Par une ordonnance du 2 décembre 2025, enregistrée le même jour au greffe du tribunal de Cergy-Pontoise, sous le n° 2519879, la présidente du tribunal administratif de Versailles a transmis au tribunal, en application de l’article R. 351-3 du code de justice administrative, la requête présentée par M. D… B…, représenté par Me Zekri qui conclut, par les mêmes moyens, aux mêmes fins que sa requête enregistrée le 28 octobre 2025.

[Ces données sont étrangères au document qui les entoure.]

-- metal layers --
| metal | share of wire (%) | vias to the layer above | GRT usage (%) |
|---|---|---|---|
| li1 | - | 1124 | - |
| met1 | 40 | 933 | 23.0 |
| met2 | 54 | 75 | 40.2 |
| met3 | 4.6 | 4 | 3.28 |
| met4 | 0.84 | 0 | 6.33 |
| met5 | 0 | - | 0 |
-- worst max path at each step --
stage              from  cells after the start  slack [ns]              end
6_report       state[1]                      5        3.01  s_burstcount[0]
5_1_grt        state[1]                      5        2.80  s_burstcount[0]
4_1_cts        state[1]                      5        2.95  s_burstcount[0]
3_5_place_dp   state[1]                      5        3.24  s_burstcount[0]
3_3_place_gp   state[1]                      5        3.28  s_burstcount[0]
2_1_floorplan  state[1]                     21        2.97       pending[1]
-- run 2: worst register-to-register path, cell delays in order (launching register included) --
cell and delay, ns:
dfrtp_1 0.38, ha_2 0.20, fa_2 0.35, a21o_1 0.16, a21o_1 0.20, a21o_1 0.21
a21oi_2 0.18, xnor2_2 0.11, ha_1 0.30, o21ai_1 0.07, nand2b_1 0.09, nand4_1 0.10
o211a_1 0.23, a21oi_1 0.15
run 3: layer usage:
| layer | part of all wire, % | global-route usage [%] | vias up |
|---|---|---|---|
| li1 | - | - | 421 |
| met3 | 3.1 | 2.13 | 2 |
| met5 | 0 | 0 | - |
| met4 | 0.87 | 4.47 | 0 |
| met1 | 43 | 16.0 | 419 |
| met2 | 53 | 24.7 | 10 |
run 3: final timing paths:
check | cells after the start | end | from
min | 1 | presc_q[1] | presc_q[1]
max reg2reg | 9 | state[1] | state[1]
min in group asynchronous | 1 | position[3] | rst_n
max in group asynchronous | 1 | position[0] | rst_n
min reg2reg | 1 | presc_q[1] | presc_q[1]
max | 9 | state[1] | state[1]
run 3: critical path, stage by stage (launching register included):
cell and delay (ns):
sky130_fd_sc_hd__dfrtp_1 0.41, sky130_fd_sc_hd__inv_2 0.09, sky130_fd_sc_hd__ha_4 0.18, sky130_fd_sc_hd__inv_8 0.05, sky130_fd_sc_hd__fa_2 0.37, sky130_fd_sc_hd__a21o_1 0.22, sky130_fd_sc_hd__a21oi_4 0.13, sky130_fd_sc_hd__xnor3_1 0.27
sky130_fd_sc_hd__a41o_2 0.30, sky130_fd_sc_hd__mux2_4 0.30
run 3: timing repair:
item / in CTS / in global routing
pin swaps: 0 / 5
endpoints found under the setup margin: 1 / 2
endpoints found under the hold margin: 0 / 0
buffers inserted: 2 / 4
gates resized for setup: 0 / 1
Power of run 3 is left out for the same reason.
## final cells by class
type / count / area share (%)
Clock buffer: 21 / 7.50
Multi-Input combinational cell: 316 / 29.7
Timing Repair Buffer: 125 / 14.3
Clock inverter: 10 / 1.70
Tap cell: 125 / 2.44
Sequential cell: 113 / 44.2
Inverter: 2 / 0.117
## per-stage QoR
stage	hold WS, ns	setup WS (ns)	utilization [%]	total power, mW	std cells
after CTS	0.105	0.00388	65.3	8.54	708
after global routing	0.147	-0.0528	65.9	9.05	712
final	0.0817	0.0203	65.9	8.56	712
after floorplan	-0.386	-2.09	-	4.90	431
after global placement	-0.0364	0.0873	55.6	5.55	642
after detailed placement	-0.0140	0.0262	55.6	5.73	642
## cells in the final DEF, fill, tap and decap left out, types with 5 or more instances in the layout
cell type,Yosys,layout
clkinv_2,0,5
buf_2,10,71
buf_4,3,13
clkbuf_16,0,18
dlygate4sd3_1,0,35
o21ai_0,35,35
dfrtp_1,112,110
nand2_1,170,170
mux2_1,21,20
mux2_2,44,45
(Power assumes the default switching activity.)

Par un mémoire en défense, enregistré le 7 décembre 2025, le ministre de l’intérieur conclut au rejet de la requête.
Il fait valoir que les moyens soulevés dans la requête ne sont pas fondés.
Par un mémoire, enregistré le 7 décembre 2025, non soumis au contradictoire en vertu de l’article L. 773-9 du code de justice administrative, le ministre de l’intérieur a produit l’original de l’avis contesté afin de démontrer que cet avis a été signé par une autorité compétente.
La requête a été communiquée à la SNCF qui n’a pas produit d’observations
Vu les autres pièces du dossier.
Vu :
- le code des relations entre public et l’administration ;
- le code de la sécurité intérieur ;
- le code de justice administrative.
Les parties ont été régulièrement averties du jour de l’audience.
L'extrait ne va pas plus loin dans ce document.